The reservation came through online. I saw the reservation was from a French man and took note of it. That is not entirely unusual as we have had numerous French guests stay with us, mostly because it is noted on our website that I happen to speak French, so they know they will feel comfortable. In this particular case I assumed that was why this guest was staying here also. Little did I know he had no idea who we were or anything about us. He booked our bed and breakfast strictly based upon location, as he has been trekking across the United States by bicycle, starting in New York in early April and ending in San Francisco this coming July. We happened to be at the correct mile marker off the Hennepin Canal for his ride from LaSalle en route to Geneseo.

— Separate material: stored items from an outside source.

<file path="config.mk">
export PLATFORM = sky130hd
export DESIGN_NAME = p6gpio_top
export DESIGN_NICKNAME = d
export VERILOG_FILES = /design/src/hw/p6gpio_pkg.sv /design/src/hw/p6gpio_top.sv
export SDC_FILE = /design/constraint.sdc
export NUM_CORES = 1
export LEC_CHECK = 0
export BUFFER_PORTS_ARGS = -buffer_cell sky130_fd_sc_hd__buf_2
export CORE_UTILIZATION = 45
export CTS_CLUSTER_DIAMETER = 30
export CTS_CLUSTER_SIZE = 28
export DETAILED_ROUTE_END_ITERATION = 6
export PLACE_DENSITY = 0.77
export RECOVER_POWER = 50
export SLEW_MARGIN = 30
export SYNTH_ARGS = -nofsm -noshare
export SYNTH_HDL_FRONTEND = slang
export SYNTH_SLANG_ARGS = --single-unit
</file>
<file path="constraint.sdc">
create_clock -name aclk -period 1.9 [get_ports aclk]
set_clock_uncertainty 0.1 [all_clocks]
set_input_delay 0.38 -clock aclk [delete_from_list [all_inputs] [get_ports aclk]]
set_output_delay 0.38 -clock aclk [all_outputs]
set_load 0.05 [all_outputs]
</file>
<file path="src/hw/p6gpio_pkg.sv">
// Operation
// - Output data register at 0xFFD9, eight bits read/write, resets to zero.
// - Read with direction bit 1 returns the latched output data bit.
// - Read with direction bit 0 returns the sampled external pin level.
// - Direction bit 1 drives the pin; direction bit 0 leaves it input.
// - Direction register at 0xFFE9 is write-only, resets zero, reads all ones.
// - Direction and data apply only while the pin is general-purpose I/O.
// - Pull-up control register at 0xFFE3, eight bits read/write, resets zero.
// - Pull-up on only when direction is 0 and pull-up bit is 1.
// - After reset every pull-up stays off until software enables it.
// - Upper pins carry segment outputs when select field is 0100 to 1011.
// - Lower pins carry segment outputs when select field is 0011 to 1010.
// - Standby leaves pins floating, pulled-up pins present high; sleep holds the last pin state.
`default_nettype none
package p6gpio_pkg;
  localparam logic [15:0] OFFSET_OUTPUT_DATA = 16'hFFD9;
  localparam logic [15:0] OFFSET_PULLUP      = 16'hFFE3;
  localparam logic [15:0] OFFSET_DIRECTION   = 16'hFFE9;
  localparam logic [7:0]  RESET_OUTPUT_DATA  = 8'h00;
  localparam logic [7:0]  RESET_PULLUP       = 8'h00;
  localparam logic [7:0]  RESET_DIRECTION    = 8'h00;
  localparam logic [7:0]  DIRECTION_READBACK = 8'hFF;
  localparam logic [3:0]  UPPER_SEG_LOW      = 4'h4;
  localparam logic [3:0]  UPPER_SEG_HIGH     = 4'hB;
  localparam logic [3:0]  LOWER_SEG_LOW      = 4'h3;
  localparam logic [3:0]  LOWER_SEG_HIGH     = 4'hA;
  localparam logic [1:0]  AXI_OKAY           = 2'h0;
  localparam logic [1:0]  AXI_SLVERR         = 2'h2;
  typedef enum logic [2:0]
  {
    P6G_MODE_ACTIVE  = 3'h1,
    P6G_MODE_SLEEP   = 3'h2,
    P6G_MODE_STANDBY = 3'h4
  } p6g_mode_type;
  localparam logic [1:0] MODE_CODE_SLEEP   = 2'h1;
  localparam logic [1:0] MODE_CODE_STANDBY = 2'h2;
endpackage
`default_nettype wire

</file>
<file path="src/hw/p6gpio_top.sv">
// The AXI4-Lite slave port was decided locally.
`default_nettype none
module p6gpio_top
#(
  parameter int ADDR_WIDTH = 16
)
(
  input  wire logic                  aclk,
  input  wire logic                  aresetn,
  input  wire logic [ADDR_WIDTH-1:0] s_axi_awaddr,
  input  wire logic                  s_axi_awvalid,
  output var  logic                  s_axi_awready,
  input  wire logic [31:0]           s_axi_wdata,
  input  wire logic [3:0]            s_axi_wstrb,
  input  wire logic                  s_axi_wvalid,
  output var  logic                  s_axi_wready,
  output var  logic [1:0]            s_axi_bresp,
  output var  logic                  s_axi_bvalid,
  input  wire logic                  s_axi_bready,
  input  wire logic [ADDR_WIDTH-1:0] s_axi_araddr,
  input  wire logic                  s_axi_arvalid,
  output var  logic                  s_axi_arready,
  output var  logic [31:0]           s_axi_rdata,
  output var  logic [1:0]            s_axi_rresp,
  output var  logic                  s_axi_rvalid,
  input  wire logic                  s_axi_rready,
  input  wire logic [3:0]            segment_select_field,
  input  wire logic [7:0]            lcd_segment_output,
  input  wire logic [1:0]            power_mode,
  input  wire logic [7:0]            pin_in,
  output var  logic [7:0]            pin_out,
  output var  logic [7:0]            pin_oe,
  output var  logic [7:0]            pin_pullup_en
);
  // Full 16-bit offsets are compared, so narrower buses cannot reach them
  if (ADDR_WIDTH < 16 || ADDR_WIDTH > 32)
  begin : g_addr_width_check
    $error("ADDR_WIDTH must lie between 16 and 32");
  end

  function automatic logic in_range(input logic [3:0] v, input logic [3:0] lo, input logic [3:0] hi);
    in_range = (v >= lo) && (v <= hi);
  endfunction

  function automatic logic [15:0] low_addr(input logic [ADDR_WIDTH-1:0] a);
    low_addr = a[15:0];
  endfunction

  logic [7:0] port_output_data;
  logic [7:0] port_direction_control;
  logic [7:0] port_pullup_control;
  p6gpio_pkg::p6g_mode_type mode;
  p6gpio_pkg::p6g_mode_type next_mode;

  // Write channel capture, address and data in either order
  logic                  aw_held;
  logic [ADDR_WIDTH-1:0] aw_addr;
  logic                  w_held;
  logic [31:0]           w_data;
  logic [3:0]            w_strb;

  wire aw_take = s_axi_awvalid && s_axi_awready;
  wire w_take  = s_axi_wvalid && s_axi_wready;
  wire aw_have = aw_held || aw_take;
  wire w_have  = w_held || w_take;
  wire [ADDR_WIDTH-1:0] wr_addr = aw_held ? aw_addr : s_axi_awaddr;
  wire [31:0] wr_data = w_held ? w_data : s_axi_wdata;
  wire [3:0]  wr_strb = w_held ? w_strb : s_axi_wstrb;
  wire wr_fire = aw_have && w_have && !s_axi_bvalid;
  wire wr_hi_zero = (ADDR_WIDTH == 16) || (wr_addr >> 16) == '0;
  wire wr_is_data = wr_hi_zero && low_addr(wr_addr) == p6gpio_pkg::OFFSET_OUTPUT_DATA;
  wire wr_is_pull = wr_hi_zero && low_addr(wr_addr) == p6gpio_pkg::OFFSET_PULLUP;
  wire wr_is_dir  = wr_hi_zero && low_addr(wr_addr) == p6gpio_pkg::OFFSET_DIRECTION;
  wire wr_mapped  = wr_is_data || wr_is_pull || wr_is_dir;
  wire wr_lane0   = wr_fire && wr_strb[0];

  wire ar_take = s_axi_arvalid && s_axi_arready;
  wire rd_hi_zero = (ADDR_WIDTH == 16) || (s_axi_araddr >> 16) == '0;
  wire rd_is_data = rd_hi_zero && low_addr(s_axi_araddr) == p6gpio_pkg::OFFSET_OUTPUT_DATA;
  wire rd_is_pull = rd_hi_zero && low_addr(s_axi_araddr) == p6gpio_pkg::OFFSET_PULLUP;
  wire rd_is_dir  = rd_hi_zero && low_addr(s_axi_araddr) == p6gpio_pkg::OFFSET_DIRECTION;
  wire rd_mapped  = rd_is_data || rd_is_pull || rd_is_dir;

  // Per-pin mixing of latch and live level
  wire [7:0] port_read_value = (port_direction_control & port_output_data)
                             | (~port_direction_control & pin_in);
  wire [7:0] rd_byte = rd_is_data ? port_read_value
                     : rd_is_pull ? port_pullup_control
                     : rd_is_dir  ? p6gpio_pkg::DIRECTION_READBACK
                     : 8'h00;

  // Segment ownership per half-port
  wire upper_seg = in_range(segment_select_field, p6gpio_pkg::UPPER_SEG_LOW,
                            p6gpio_pkg::UPPER_SEG_HIGH);
  wire lower_seg = in_range(segment_select_field, p6gpio_pkg::LOWER_SEG_LOW,
                            p6gpio_pkg::LOWER_SEG_HIGH);
  wire [7:0] seg_owned = {{4{upper_seg}}, {4{lower_seg}}};

  wire [7:0] gpio_drive = ~seg_owned & port_direction_control;
  wire [7:0] func_oe    = seg_owned | gpio_drive;
  wire [7:0] func_out   = (seg_owned & lcd_segment_output) | (gpio_drive & port_output_data);
  wire [7:0] func_pull  = ~seg_owned & ~port_direction_control & port_pullup_control;

  always_comb
  begin
    case (power_mode)
      p6gpio_pkg::MODE_CODE_SLEEP:   next_mode = p6gpio_pkg::P6G_MODE_SLEEP;
      p6gpio_pkg::MODE_CODE_STANDBY: next_mode = p6gpio_pkg::P6G_MODE_STANDBY;
      default:                       next_mode = p6gpio_pkg::P6G_MODE_ACTIVE;
    endcase
  end

  always_ff @(posedge aclk)
  begin
    if (!aresetn)
      mode <= p6gpio_pkg::P6G_MODE_ACTIVE;
    else
      mode <= next_mode;
  end

  always_ff @(posedge aclk)
  begin
    if (!aresetn)
    begin
      port_output_data       <= p6gpio_pkg::RESET_OUTPUT_DATA;
      port_pullup_control    <= p6gpio_pkg::RESET_PULLUP;
      port_direction_control <= p6gpio_pkg::RESET_DIRECTION;
    end
    else if (wr_lane0)
    begin
      if (wr_is_data)
        port_output_data <= wr_data[7:0];
      if (wr_is_pull)
        port_pullup_control <= wr_data[7:0];
      if (wr_is_dir)
        port_direction_control <= wr_data[7:0];
    end
  end

  always_ff @(posedge aclk)
  begin
    if (!aresetn)
    begin
      aw_held       <= 1'b0;
      aw_addr       <= '0;
      w_held        <= 1'b0;
      w_data        <= 32'h0000_0000;
      w_strb        <= 4'h0;
      s_axi_awready <= 1'b0;
      s_axi_wready  <= 1'b0;
      s_axi_bvalid  <= 1'b0;
      s_axi_bresp   <= p6gpio_pkg::AXI_OKAY;
    end
    else
    begin
      s_axi_awready <= !aw_have && !s_axi_bvalid && !wr_fire;
      s_axi_wready  <= !w_have && !s_axi_bvalid && !wr_fire;
      if (aw_take)
      begin
        aw_addr <= s_axi_awaddr;
      end
      if (w_take)
      begin
        w_data <= s_axi_wdata;
        w_strb <= s_axi_wstrb;
      end
      if (wr_fire)
      begin
        aw_held      <= 1'b0;
        w_held       <= 1'b0;
        s_axi_bvalid <= 1'b1;
        s_axi_bresp  <= wr_mapped ? p6gpio_pkg::AXI_OKAY : p6gpio_pkg::AXI_SLVERR;
        s_axi_awready <= 1'b0;
        s_axi_wready  <= 1'b0;
      end
      else
      begin
        if (aw_take)
          aw_held <= 1'b1;
        if (w_take)
          w_held <= 1'b1;
        if (s_axi_bvalid && s_axi_bready)
          s_axi_bvalid <= 1'b0;
      end
    end
  end

  always_ff @(posedge aclk)
  begin
    if (!aresetn)
    begin
      s_axi_arready <= 1'b0;
      s_axi_rvalid  <= 1'b0;
      s_axi_rdata   <= 32'h0000_0000;
      s_axi_rresp   <= p6gpio_pkg::AXI_OKAY;
    end
    else
    begin
      s_axi_arready <= !s_axi_rvalid && !ar_take;
      if (ar_take)
      begin
        s_axi_rvalid <= 1'b1;
        s_axi_rdata  <= {24'h000000, rd_byte};
        s_axi_rresp  <= rd_mapped ? p6gpio_pkg::AXI_OKAY : p6gpio_pkg::AXI_SLVERR;
      end
      else if (s_axi_rvalid && s_axi_rready)
        s_axi_rvalid <= 1'b0;
    end
  end

  // Pin drivers; sleep holds the last state
  always_ff @(posedge aclk)
  begin
    if (!aresetn)
    begin
      pin_out       <= 8'h00;
      pin_oe        <= 8'h00;
      pin_pullup_en <= 8'h00;
    end
    else
    begin
      case (next_mode)
        p6gpio_pkg::P6G_MODE_ACTIVE:
        begin
          pin_out       <= func_out;
          pin_oe        <= func_oe;
          pin_pullup_en <= func_pull;
        end
        p6gpio_pkg::P6G_MODE_STANDBY:
        begin
          pin_out       <= 8'h00;
          pin_oe        <= 8'h00;
          pin_pullup_en <= func_pull;
        end
        p6gpio_pkg::P6G_MODE_SLEEP:
        begin
          pin_out       <= pin_out;
          pin_oe        <= pin_oe;
          pin_pullup_en <= pin_pullup_en;
        end
        default:
        begin
          pin_out       <= 8'h00;
          pin_oe        <= 8'h00;
          pin_pullup_en <= 8'h00;
        end
      endcase
    end
  end
endmodule
`default_nettype wire

</file>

When he arrived yesterday afternoon, he was surprised to find I could speak French when I checked him in. He was both pleased and a little relieved. Since he had just gotten off a 53-mile ride we got him and his bike situated and got him up to his room without too much discussion. About an hour later, he came down to tell me that he resides in Paris half the time and in Marrakech, Morocco, the other half. He was blown away that not only had I studied French at the Sorbonne in Paris but had done my research for my master’s thesis in Morocco. He joyfully shared photos of his home and of his daughter and granddaughter who live in Morocco.
After a good night’s rest, this morning we prepared for him one of our signature breakfasts called Bird In a Nest. I added a little Moroccan flair with some Argan oil and some Ras el Hanout spice on the asparagus. He was so happy to have some of the flavor of home on his plate he immediately posted a photo of the breakfast on his blog to share with his family, who believes he is eating poorly here in the states. We had a delightful discussion over breakfast about his travels and treks across Morocco and of course about his life in both France and Morocco. What a lovely gentleman and what kismet.
After he left I went to look at the note he wrote in the book in his room, and he gleefully wrote how pleasantly surprised he was to meet us and to find our love for both of his home countries. I’m sure this will be a stop he will remember and take with him through the rest of his travels. It will certainly be a memory that I will cherish as well.
If there is one thing we repeatedly discover about doing what we do, it is that we truly live in a very small world. No matter how isolated we may think we are, we really aren’t that far away from anywhere or anyone. And even if we don’t get to travel often, at least we get to travel vicariously through the myriad of fascinating people who come our way.